Let's see, back in 1937 I think it was, people were throwing themselves out windows when the market crashed. They took a gamble and they lost, lost it all.

Now the poor darling nouveau rich are whining about it. They rode the roller coaster, they called the shots, they can take the fall. They had all their investments in high risk returns, their risk, not mine.

The nouveau rice thought they had it all figured out and didn't even know how to play the game. I have no sympathy and if they gambled with their tax money, instead of paying the piper, oh well. If they had taken what they owed Uncle Sam and tossed it in the bank when the the options were excercised, they wouldn't be in this pickle today.

Better get the house, car, and investments on the market.

Isn't it amazing how many idiots live in CA.

-- Tom Flook (tflook@earthlink.net), April 02, 2001.


Drowning In Debt April 2, 2001 9:15 pm EST

Credit Cards Make It Easy To Spend And Easier To Slip Into Debt

NEW YORK, APRIL 2, 2001 (CBS News) - With a child at home, a baby on the way and bills stacked like firewood, Jeff and Jeannie Bryant don't have a dime to spare.

"There are a lot of months we've paid all of our bills and there's nothing left and I still cry.

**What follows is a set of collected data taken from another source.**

==> src/design/hs_pkg.sv <==
// ----------------------------------------------------------------------------
// hs_pkg
// Shared types, codes and sizes of the health supervisor.
// ----------------------------------------------------------------------------
package hs_pkg;

    localparam int COUNT_WIDTH = 32;
    localparam int TIME_W      = 64;
    localparam int THR_W       = 63;
    localparam int OUT_CNT_W   = 32;
    localparam int REQ_W       = 3;
    localparam int HEALTH_W    = 3;
    localparam int CFG_IDX_W   = 2;

    // request codes
    localparam logic [REQ_W-1:0] REQ_FRAME    = 3'd0;
    localparam logic [REQ_W-1:0] REQ_DROP     = 3'd1;
    localparam logic [REQ_W-1:0] REQ_UPDATE   = 3'd2;
    localparam logic [REQ_W-1:0] REQ_CAMERA   = 3'd3;
    localparam logic [REQ_W-1:0] REQ_LINK     = 3'd4;
    localparam logic [REQ_W-1:0] REQ_NAV      = 3'd5;
    localparam logic [REQ_W-1:0] REQ_FAILSAFE = 3'd6;
    localparam logic [REQ_W-1:0] REQ_SHUTDOWN = 3'd7;

    // health codes
    localparam logic [HEALTH_W-1:0] HS_BOOTING  = 3'd0;
    localparam logic [HEALTH_W-1:0] HS_READY    = 3'd1;
    localparam logic [HEALTH_W-1:0] HS_DEGRADED = 3'd2;
    localparam logic [HEALTH_W-1:0] HS_FAILSAFE = 3'd3;
    localparam logic [HEALTH_W-1:0] HS_SHUTDOWN = 3'd4;

    // register indexes
    localparam logic [CFG_IDX_W-1:0] CFG_MAX_FRAME_AGE = 2'd0;
    localparam logic [CFG_IDX_W-1:0] CFG_MAX_LATENCY   = 2'd1;

    localparam logic [THR_W-1:0] MAX_FRAME_AGE_RST = 63'd100000000;
    localparam logic [THR_W-1:0] MAX_LATENCY_RST   = 63'd50000000;

    typedef struct packed {
        logic [REQ_W-1:0]  req_type;
        logic [TIME_W-1:0] frame_time;
        logic [TIME_W-1:0] latency_in;
        logic [TIME_W-1:0] time_now;
        logic              flag_value;
    } t_item;

    typedef struct packed {
        logic [HEALTH_W-1:0]    health;
        logic [COUNT_WIDTH-1:0] seen;
        logic [COUNT_WIDTH-1:0] lost;
        logic [TIME_W-1:0]      last_stamp;
        logic [TIME_W-1:0]      last_lat;
        logic [TIME_W-1:0]      age;
        logic                   cam_ok;
        logic                   link_ok;
        logic                   nav_ok;
        logic                   fs_pend;
        logic                   sd_pend;
        logic                   have_frame;
    } t_state;

    typedef struct packed {
        logic [THR_W-1:0] max_age;
        logic [THR_W-1:0] max_lat;
    } t_thr;

endpackage

==> src/design/hs_channels.sv <==
// ----------------------------------------------------------------------------
// hs_channels
// Valid/ready channels of the health supervisor: events, results, config.
// ----------------------------------------------------------------------------
interface hs_in_if;
    logic                        valid;
    logic                        ready;
    logic [hs_pkg::REQ_W-1:0]    req_type;
    logic signed [hs_pkg::TIME_W-1:0] frame_time;
    logic signed [hs_pkg::TIME_W-1:0] latency_in;
    logic signed [hs_pkg::TIME_W-1:0] time_now;
    logic                        flag_value;

    modport source (output valid, req_type, frame_time, latency_in, time_now, flag_value,
                    input ready);
    modport sink   (input valid, req_type, frame_time, latency_in, time_now, flag_value,
                    output ready);
endinterface

interface hs_out_if;
    logic                             valid;
    logic                             ready;
    logic [hs_pkg::HEALTH_W-1:0]      health;
    logic signed [hs_pkg::TIME_W-1:0] frame_age;
    logic [hs_pkg::OUT_CNT_W-1:0]     seen_count;
    logic [hs_pkg::OUT_CNT_W-1:0]     dropped_count;

    modport source (output valid, health, frame_age, seen_count, dropped_count,
                    input ready);
    modport sink   (input valid, health, frame_age, seen_count, dropped_count,
                    output ready);
endinterface

interface hs_cfg_if;
    logic                          valid;
    logic                          ready;
    logic [hs_pkg::CFG_IDX_W-1:0]  index;
    logic [hs_pkg::TIME_W-1:0]     data;

    modport source (output valid, index, data, input ready);
    modport sink   (input valid, index, data, output ready);
endinterface

==> src/design/hs_eval.sv <==
// ----------------------------------------------------------------------------
// hs_eval
// Next supervisor state for one event: counters, age and health machine.
// ----------------------------------------------------------------------------
module hs_eval (
    input  hs_pkg::t_state i_st,
    input  hs_pkg::t_item  i_item,
    input  hs_pkg::t_thr   i_thr,
    output hs_pkg::t_state o_st
);
    import hs_pkg::*;

    logic [TIME_W-1:0] w_age_upd;
    logic              w_stale;
    logic              w_slow;
    logic              w_bad;
    t_state            w_nx;

    assign w_age_upd = i_st.have_frame ? i_item.time_now - i_st.last_stamp : i_st.age;
    assign w_stale   = i_st.have_frame && !w_age_upd[TIME_W-1]
                       && (w_age_upd[THR_W-1:0] > i_thr.max_age);
    assign w_slow    = !i_st.last_lat[TIME_W-1] && (i_st.last_lat[THR_W-1:0] > i_thr.max_lat);
    assign w_bad     = !i_st.cam_ok || !i_st.link_ok || !i_st.nav_ok || w_stale || w_slow;

    always_comb begin
        w_nx = i_st;
        unique case (i_item.req_type)
            REQ_FRAME: begin
                w_nx.seen       = i_st.seen + COUNT_WIDTH'(1);
                w_nx.last_stamp = i_item.frame_time;
                w_nx.last_lat   = i_item.latency_in;
                w_nx.age        = i_item.time_now - i_item.frame_time;
                w_nx.have_frame = 1'b1;
            end
            REQ_DROP: begin
                w_nx.lost = i_st.lost + COUNT_WIDTH'(1);
                w_nx.age  = w_age_upd;
            end
            REQ_UPDATE: begin
                w_nx.age = w_age_upd;
                priority if (i_st.health == HS_SHUTDOWN) begin
                    w_nx.health = HS_SHUTDOWN;
                end else if (i_st.sd_pend) begin
                    w_nx.health = HS_SHUTDOWN;
                end else if (i_st.fs_pend) begin
                    w_nx.health = HS_FAILSAFE;
                end else if (i_st.health == HS_FAILSAFE) begin
                    w_nx.health = HS_FAILSAFE;
                end else if (i_st.health == HS_BOOTING && !i_st.have_frame) begin
                    w_nx.health = HS_BOOTING;
                end else begin
                    w_nx.health = w_bad ? HS_DEGRADED : HS_READY;
                end
            end
            REQ_CAMERA:   w_nx.cam_ok  = i_item.flag_value;
            REQ_LINK:     w_nx.link_ok = i_item.flag_value;
            REQ_NAV:      w_nx.nav_ok  = i_item.flag_value;
            REQ_FAILSAFE: w_nx.fs_pend = 1'b1;
            REQ_SHUTDOWN: w_nx.sd_pend = 1'b1;
            default:      w_nx = i_st;
        endcase
    end

    assign o_st = w_nx;

endmodule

And I think that I can't take my daughter to McDonald's because I did all that spending back then," admits Jeannie.

But with prayer and a plan they are trying desperately now to dig their way out of debt — $19,000 in credit card debt, reports CBS News Correspondent Byron Pitts.

"Pretty much our mind set about money was, it's nothing but money. You spend, you'll have more," recalls Jeff. "It was like a lifetime shopping spree. Just pull the card. It was a blast."

And millions of Americans are taking the same ride and ending up in the same place. According to the Federal Reserve, consumer credit debt stands at a record $1.5 trillion. While personal income has risen 72 percent in the past decade, personal debt is up 123 percent and rising.

Psychologist Olivia Mellan, who specializes in money issues, says Americans are drowning in debt. "There's tremendous societal pressure to urge us to just spend, spend, spend and fill up every need we have right now." There's a lot of pressure to spend and spend on credit — from shopping mall sales to slick advertisements. And credit card companies go after their clients young.

Eighteen-year-old Justin Sims, a senior in high school, says, "I use it for gas, clothes, whatever."

At universities across the country, kids can apply for a card and get a free gift. That's often how it starts.

Attorney Dennis O'Sullivan specializes in bankruptcies. "They lie to themselves. They don't face the reality that the credit card is creeping up."

The Bryants' faced reality and avoided bankruptcy by seeking credit counseling. They now live on a budget. But with nothing in savings and only Jeff working full time, Jeannie realizes they are one layoff or medical emergency away from financial ruin.

Still the walk to the mailbox isn't what it used to be. "Hey, no bills today," proclaims Jeannie.

And so for the Bryant's, and families like them, it's one day at a time — without credit cards.